The company also reported that it received inquiries and requests for information from various states and regulators regarding the cybersecurity incident. LoanDepot stated that it was cooperating with those inquiries.

===Telephone Consumer Protection Act litigation===
LoanDepot was named a defendant in multiple putative class actions alleging violations of the Telephone Consumer Protection Act concerning marketing and customer communications. The company's 2025 annual report stated that Jeffrey Kearns v. LoanDepot.com, LLC, filed in June 2022 in the Central District of California, had been certified as a class action and remained pending as of the filing of the report. Other TCPA cases had not been certified as class actions.

===Loan-origination compensation litigation===
In July 2025, five mortgage borrowers filed a putative class action against LoanDepot in the United States District Court for the District of Maryland. The filings alleged violations of the Truth in Lending Act related to loan-officer compensation practices.

The plaintiffs alleged that LoanDepot guided borrowers toward mortgages with higher interest rates or fees by tying loan-officer compensation to loan profitability or terms. LoanDepot subsequently denied liability.

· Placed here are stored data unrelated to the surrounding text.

--- src/rtl/audio_pwm_dac_if.sv ---
// Valid/ready sample stream feeding the PWM DAC.
interface audio_pwm_dac_if;
  import audio_pkg::*;

  logic        valid;
  aud_sample_t data;
  logic        ready;

  modport master (output valid, output data, input ready);
  modport slave  (input valid, input data, output ready);

endinterface

--- src/rtl/audio_sample_fifo.sv ---
// Small synchronous sample FIFO with asynchronous clear and synchronous flush.
module audio_sample_fifo
  import audio_pkg::*;
#(
  parameter int unsigned DEPTH = 4
) (
  input  logic                     clk,
  input  logic                     rst,
  input  logic                     flush,
  input  logic                     push,
  input  logic                     pop,
  input  aud_sample_t              wdata,
  output aud_sample_t              rdata,
  output logic                     full,
  output logic                     empty,
  output logic [$clog2(DEPTH):0]   level
);

  localparam int unsigned AW = $clog2(DEPTH);

  aud_sample_t   mem [DEPTH];
  logic [AW-1:0] wr_ptr;
  logic [AW-1:0] rd_ptr;
  logic [AW:0]   count;

  always_ff @(posedge clk or posedge rst) begin
    if (rst) begin
      wr_ptr <= '0;
      rd_ptr <= '0;
      count  <= '0;
      for (int unsigned i = 0; i < DEPTH; i++) mem[i] <= '0;
    end else if (flush) begin
      wr_ptr <= '0;
      rd_ptr <= '0;
      count  <= '0;
    end else begin
      if (push) begin
        mem[wr_ptr] <= wdata;
        wr_ptr      <= wr_ptr + 1'b1;
      end
      if (pop) rd_ptr <= rd_ptr + 1'b1;
      if (push && !pop)      count <= count + 1'b1;
      else if (pop && !push) count <= count - 1'b1;
    end
  end

  assign rdata = mem[rd_ptr];
  assign full  = (count == (AW+1)'(DEPTH));
  assign empty = (count == '0);
  assign level = count;

endmodule

--- src/rtl/audio_pwm_dac.sv ---
// Audio output stage: buffers PCM samples, scales them by volume at each PWM
// period boundary and drives a 256-step PWM pin plus the amplifier enable.
module audio_pwm_dac
  import audio_pkg::*;
#(
  parameter int unsigned PRESCALE_MAX = 2,
  parameter int unsigned FIFO_DEPTH   = 4,
  parameter bit          HOLD_LAST    = 1'b1
) (
  input  logic                          wb_clk_i,
  input  logic                          wb_rst_i,
  input  logic                          enable_i,
  input  logic                          mute_i,
  input  logic [2:0]                    volume_i,
  audio_pwm_dac_if.slave                s,
  output logic                          aud_pwm,
  output logic                          aud_sd,
  output logic                          period_tick_o,
  output logic                          underrun_o,
  output logic [$clog2(FIFO_DEPTH):0]   fifo_level_o
);

  localparam int unsigned CW = $clog2(PWM_STEPS);

  logic [5:0]    presc;
  logic [CW-1:0] cnt;
  aud_sample_t   duty;
  aud_sample_t   head;
  logic          full, empty;
  logic          tick, boundary, push, pop;

  assign tick     = enable_i && (presc == 6'(PRESCALE_MAX));
  assign boundary = tick && (cnt == CW'(PWM_STEPS - 1));

  // Reset gates ready so the stream never sees a handshake while state is held clear.
  assign s.ready       = enable_i && !full && !wb_rst_i;
  assign push          = s.valid && s.ready;
  assign pop           = boundary && !empty;
  assign period_tick_o = boundary;
  assign underrun_o    = boundary && empty;

  audio_sample_fifo #(
    .DEPTH (FIFO_DEPTH)
  ) u_fifo (
    .clk   (wb_clk_i),
    .rst   (wb_rst_i),
    .flush (!enable_i),
    .push  (push),
    .pop   (pop),
    .wdata (s.data),
    .rdata (head),
    .full  (full),
    .empty (empty),
    .level (fifo_level_o)
  );

  always_ff @(posedge wb_clk_i or posedge wb_rst_i) begin
    if (wb_rst_i) begin
      presc   <= '0;
      cnt     <= '0;
      duty    <= AUD_MIDSCALE;
      aud_pwm <= 1'b0;
      aud_sd  <= 1'b0;
    end else if (!enable_i) begin
      presc   <= '0;
      cnt     <= '0;
      duty    <= AUD_MIDSCALE;
      aud_pwm <= 1'b0;
      aud_sd  <= 1'b0;
    end else begin
      presc <= tick ? '0 : presc + 1'b1;
      if (tick) cnt <= cnt + 1'b1;
      if (boundary) begin
        if (!empty)         duty <= scale_sample(head, volume_i);
        else if (!HOLD_LAST) duty <= AUD_MIDSCALE;
      end
      aud_pwm <= !mute_i && (cnt < duty);
      aud_sd  <= !mute_i;
    end
  end

endmodule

In August 2026, the court denied a motion to dismiss filed by LoanDepot. The ruling did not result in a determination of whether the company was liable for the allegations.

===Website privacy litigation===
In December 2025, a class action lawsuit was filed against LoanDepot in the California Superior Court in Alameda County, California. The suit alleged that cookies and other tracking technologies collected website activity even when visitors had declined consent through the company's cookie-preference tool. The complaint alleged violations of the California Invasion of Privacy Act, a breach of contract and the California Unfair Competition Law. It sought damages, equitable relief, credit monitoring and attorneys' fees and costs.

LoanDepot stated that it would defend its actions.